Write a good first line for your short story
Sometimes the first sentence of your short story is all you get to impress an editor. Publishing groups and literary magazines often get numerous short stories for consideration, far more than the required number. (What is the ratio? Like, a whole lot more) There isn’t always enough time to go through them all carefully, however. For this reason, you might find the editors needing to make quick decisions, often based on a glance alone, often based on reading only the first few paragraphs. Your poor story which takes its time to build up, but is really worth it in the end, doesn’t get a chance to show its stuff of legend. It appears it’s been unfairly treated.

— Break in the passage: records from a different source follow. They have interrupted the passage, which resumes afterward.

<file path="config.mk">
export PLATFORM = sky130hd
export DESIGN_NAME = sleep_polling_config_regs
export DESIGN_NICKNAME = d
export VERILOG_FILES = /design/src/sleep_poll_pkg.sv /design/src/poll_rate_divider.sv /design/src/sleep_polling_config_regs.sv
export SDC_FILE = /design/constraint.sdc
export NUM_CORES = 1
export LEC_CHECK = 0
export BUFFER_PORTS_ARGS = -buffer_cell sky130_fd_sc_hd__buf_2
export CELL_PAD_IN_SITES_DETAIL_PLACEMENT = 1
export CELL_PAD_IN_SITES_GLOBAL_PLACEMENT = 2
export CORE_MARGIN = 4
export CORE_UTILIZATION = 29
export CTS_BUF_LIST = sky130_fd_sc_hd__clkbuf_8
export CTS_CLUSTER_SIZE = 10
export DETAILED_ROUTE_END_ITERATION = 10
export MAX_ROUTING_LAYER = met4
export PLACE_DENSITY = 0.82
export SYNTH_ARGS = -nofsm -noshare
export SYNTH_HDL_FRONTEND = slang
export SYNTH_HIERARCHICAL = 1
export SYNTH_SLANG_ARGS = --single-unit
</file>
<file path="constraint.sdc">
create_clock -name ref_clk -period 2.8 [get_ports ref_clk]
set_input_delay 0.28 -clock ref_clk [delete_from_list [all_inputs] [get_ports ref_clk]]
set_output_delay 0.28 -clock ref_clk [all_outputs]
set_load 0.01 [all_outputs]
</file>
===== src/lidc_params.svh =====
// Constants for the legacy port and debug exception checks.
// Assumes inclusion by bare name.
`ifndef LIDC_PARAMS_SVH
`define LIDC_PARAMS_SVH
`define LIDC_VA_W 64
`define LIDC_PORT_W 16
`define LIDC_PL_W 2
`define LIDC_NBRK 4
`define LIDC_PAGE_SHIFT 12
`define LIDC_PORT_HI_LSB 2
`define LIDC_PORT_LO_MSB 11
`define LIDC_LEGACY_HI_LSB 32
`define LIDC_VEC_BREAK 8'h03
`define LIDC_VEC_DEBUG 8'h01
`define LIDC_VEC_GP 8'h0D
`define LIDC_VEC_ALIGN 8'h11
`define LIDC_VEC_NONE 8'h00
`endif


===== src/lidc_pkg.sv =====
// Types for the legacy port and debug exception checks.
// Assumes no surroundings beyond the compiler.
package lidc_pkg;
    typedef enum logic [3:0] {
        LIDC_EXC_NONE = 4'b0000,
        LIDC_EXC_GP = 4'b0001,
        LIDC_EXC_HPT_MISS = 4'b0010,
        LIDC_EXC_DTLB_MISS = 4'b0011,
        LIDC_EXC_ALT_DTLB_MISS = 4'b0100,
        LIDC_EXC_PROT = 4'b0101,
        LIDC_EXC_ALIGN = 4'b0110,
        LIDC_EXC_IBRK = 4'b0111
    } lidc_exc_t;
    typedef enum logic [1:0] {
        LIDC_ST_IDLE = 2'b00,
        LIDC_ST_ISSUE = 2'b01,
        LIDC_ST_WAIT = 2'b10
    } lidc_state_t;
endpackage : lidc_pkg
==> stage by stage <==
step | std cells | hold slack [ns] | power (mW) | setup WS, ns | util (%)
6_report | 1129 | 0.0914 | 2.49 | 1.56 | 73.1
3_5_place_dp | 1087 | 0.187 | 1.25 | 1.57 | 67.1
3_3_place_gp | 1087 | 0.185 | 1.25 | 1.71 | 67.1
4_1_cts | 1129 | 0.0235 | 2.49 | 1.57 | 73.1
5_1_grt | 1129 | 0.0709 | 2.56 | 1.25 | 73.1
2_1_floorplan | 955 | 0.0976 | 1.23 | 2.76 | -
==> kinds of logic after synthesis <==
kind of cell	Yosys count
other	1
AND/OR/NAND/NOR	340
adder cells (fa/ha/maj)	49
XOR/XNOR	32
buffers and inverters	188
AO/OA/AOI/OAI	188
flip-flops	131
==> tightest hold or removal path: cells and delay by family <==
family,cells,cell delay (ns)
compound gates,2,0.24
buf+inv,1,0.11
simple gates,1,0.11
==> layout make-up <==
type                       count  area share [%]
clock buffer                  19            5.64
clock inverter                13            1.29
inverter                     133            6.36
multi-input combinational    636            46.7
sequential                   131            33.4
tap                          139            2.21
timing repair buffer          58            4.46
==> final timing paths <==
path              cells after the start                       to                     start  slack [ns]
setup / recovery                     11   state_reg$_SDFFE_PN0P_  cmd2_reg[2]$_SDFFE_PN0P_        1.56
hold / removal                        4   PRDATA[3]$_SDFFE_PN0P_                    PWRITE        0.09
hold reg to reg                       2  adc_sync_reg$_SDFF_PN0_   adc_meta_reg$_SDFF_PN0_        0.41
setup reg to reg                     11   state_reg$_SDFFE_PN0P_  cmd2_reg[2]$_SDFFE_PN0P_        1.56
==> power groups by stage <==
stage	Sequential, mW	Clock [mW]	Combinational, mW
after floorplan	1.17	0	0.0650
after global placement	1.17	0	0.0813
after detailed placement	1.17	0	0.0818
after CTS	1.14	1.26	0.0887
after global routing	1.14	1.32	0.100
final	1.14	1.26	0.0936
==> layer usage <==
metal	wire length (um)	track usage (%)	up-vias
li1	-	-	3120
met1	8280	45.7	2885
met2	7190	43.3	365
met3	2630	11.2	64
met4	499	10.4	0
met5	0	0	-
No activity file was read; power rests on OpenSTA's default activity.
--- src/rtl/twf_consts.svh ---
// Offsets, field widths and length limits of the frame-field sequencer
`ifndef TWF_CONSTS_SVH
`define TWF_CONSTS_SVH

`define TWF_OFS_CFG   3'h0
`define TWF_OFS_MCMD  3'h1
`define TWF_OFS_TXD   3'h2
`define TWF_OFS_RXD   3'h3
`define TWF_OFS_STAT  3'h4
`define TWF_OFS_NONE  3'h7

`define TWF_SADR_W    4'hC
`define TWF_CTRL_W    4'h4
`define TWF_BYTE_W    4'h8
`define TWF_ADR_ALL   12'hFFF
`define TWF_MAX_M0    8'h10
`define TWF_MAX_M1    8'h20
`define TWF_MAX_M2    8'h80
`define TWF_LEN_256   9'h100
`define TWF_SLV_LEN   8'h01

`endif

--- src/rtl/twf_pkg.sv ---
// Types of the frame-field sequencer
package twf_pkg;

    typedef enum logic [2:0] {FLD_IDLE, FLD_SADR, FLD_CTRL, FLD_LEN, FLD_DATA} twf_field_e;

    typedef struct packed {
        twf_field_e  fld;
        logic [3:0]  cnt;
        logic [11:0] sh;
        logic        par;
        logic        keep;
        logic        master;
        logic        multi;
        logic        mpar_ok;
        logic [11:0] peer;
        logic [3:0]  ctrl;
        logic [8:0]  left;
        logic [7:0]  nfr;
        logic        tx_bit;
        logic [11:0] own;
        logic [1:0]  mode;
        logic        tx_en;
        logic [11:0] sadr;
        logic [3:0]  mctrl;
        logic [7:0]  mlen;
        logic        mnorm;
        logic        go;
        logic [7:0]  txd;
        logic        tx_full;
        logic [7:0]  rxd;
        logic        rx_full;
        logic        locked;
        logic [11:0] lock_adr;
        logic        done;
        logic        abort;
        logic        dph_wr;
        logic [2:0]  dph_idx;
        logic [31:0] rdata;
    } twf_state_s;

endpackage : twf_pkg
$ cat src/dcbi_defs.svh
// Purpose: Offsets, field positions, reset values and timing counts.
// Assumes: A 100 MHz clock; all times are in nanoseconds.
// Notes:   Definitions only; included by bare name.
`ifndef DCBI_DEFS_SVH
`define DCBI_DEFS_SVH
// ****************************************
// Timing
// ****************************************
`define DCBI_CLK_NS        10
`define DCBI_ADDR_NS       20
`define DCBI_ADDR_CYC      ((`DCBI_ADDR_NS + `DCBI_CLK_NS - 1) / `DCBI_CLK_NS)
`define DCBI_STRB_NS       30
`define DCBI_STRB_CYC      ((`DCBI_STRB_NS + `DCBI_CLK_NS - 1) / `DCBI_CLK_NS)
`define DCBI_POR_NS        5000
`define DCBI_POR_CYC       ((`DCBI_POR_NS + `DCBI_CLK_NS - 1) / `DCBI_CLK_NS)
`define DCBI_UCYC_NS       2000
`define DCBI_INIT_MIN_UCYC 4
`define DCBI_INIT_MIN_CYC  ((`DCBI_INIT_MIN_UCYC * `DCBI_UCYC_NS) / `DCBI_CLK_NS)
`define DCBI_CNT_W         10
// ****************************************
// Address map
// ****************************************
`define DCBI_RSV_LO        16'h7000
`define DCBI_RSV_HI        16'h7FFF
`define DCBI_SAVE_LO       16'h77F5
`define DCBI_SAVE_HI       16'h77FF
`define DCBI_SAVE_N        11
`define DCBI_SAVE_PC       16'h77F5
`define DCBI_SAVE_P1       16'h77F7
`define DCBI_SAVE_P2       16'h77F9
`define DCBI_SAVE_P3       16'h77FB
`define DCBI_SAVE_AC       16'h77FD
`define DCBI_SAVE_EX       16'h77FE
`define DCBI_SAVE_SR       16'h77FF
`define DCBI_REG_CTRL      16'h77F0
`define DCBI_REG_LDLO      16'h77F1
`define DCBI_REG_LDHI      16'h77F2
`define DCBI_REG_LDDAT     16'h77F3
`define DCBI_REG_STAT      16'h77F4
// ****************************************
// Fields and reset values
// ****************************************
`define DCBI_CTRL_GO       0
`define DCBI_CTRL_CLR      1
`define DCBI_STAT_DBG      0
`define DCBI_STAT_LDBUSY   1
`define DCBI_STAT_RSVHIT   2
`define DCBI_STAT_INIT     3
`define DCBI_PIN_RST       4'b0111
`endif

$ cat src/dcbi_pkg.sv
// Purpose: Types shared by the bus interface files.
// Assumes: Nothing beyond the constants header.
// Notes:   Constants live in dcbi_defs.svh.
package dcbi_pkg;
	// One processor bus cycle as the core asks for it.
	typedef struct packed {
		logic [15:0] addr;   // Full 16-bit address.
		logic [7:0]  wdata;  // Byte to write.
		logic        read;   // High for an input cycle.
		logic        opcode_fetch_flag; // First opcode byte.
		logic        delay;  // Delay cycle status.
		logic        halt;   // Halt status.
	} dcbi_cyc_t;
	// Bus cycle sequencer states.
	typedef enum logic [2:0] {
		ST_IDLE,
		ST_ADDR,
		ST_DATA,
		ST_INT,
		ST_DONE
	} dcbi_state_t;
endpackage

Tip #1: Bring the action to the beginning. Don’t push it all to the back; it serves you no great purpose there.
Tip #2: Write a scintillating first line.
Do this, and save your story the sadness of rejection. I’ve been dumped before; I know how it feels.
Not sure the best way to do this? Writer’s Relief says:
Start with some sort of conflict or threat. Grab the reader’s attention with the unusual or the unexpected. Create tension, and make the reader anxious to read more, to learn what happens to this character and how this character will deal with the threat or the change.
The first time I ever saw a hurricane was the last time I ever saw anything else.
When I stepped out of the house that morning, I had no idea how badly the day would end.
While I was growing up, my mother set up our family in a very simple way. We had friends and we had enemies. Our friends were: God, The Bible, our priests at church, snake repellents. Our enemies were: snakes, next door neighbour, TV when it showed any suggestive scenes, and basically everything else.
The doorbell rings. Who is that familiar-looking stranger at the door?
The above openings are pretty good examples of starting out interestingly. There is no reason for long, careful descriptions. There is no reason to bring in the less intriguing character history – those could come much later. This particular detail is why so many writers begin their story in medias res. You don’t have to do so, though, if it’s not your style. Just ensure that your opening packs enough of a punch, and that your readers are able to start feasting on the action from the very start.
Patience is not something a reader brings to the table while reading a short story. If they were all for patience, they’d read a 200-page novel. They’d read Leo Tolstoy. For a short story they want the intrigue; they want the action; and they want it right off the bat.
It would appear that most editors of literary magazines, literary journals, and story websites where you publish your work know exactly what their audience want. That’s why your story is very likely to be dumped in the bin if you don’t follow this pattern. No matter how nice and polite the rejection message sounds I’m sure you’d prefer not to get it.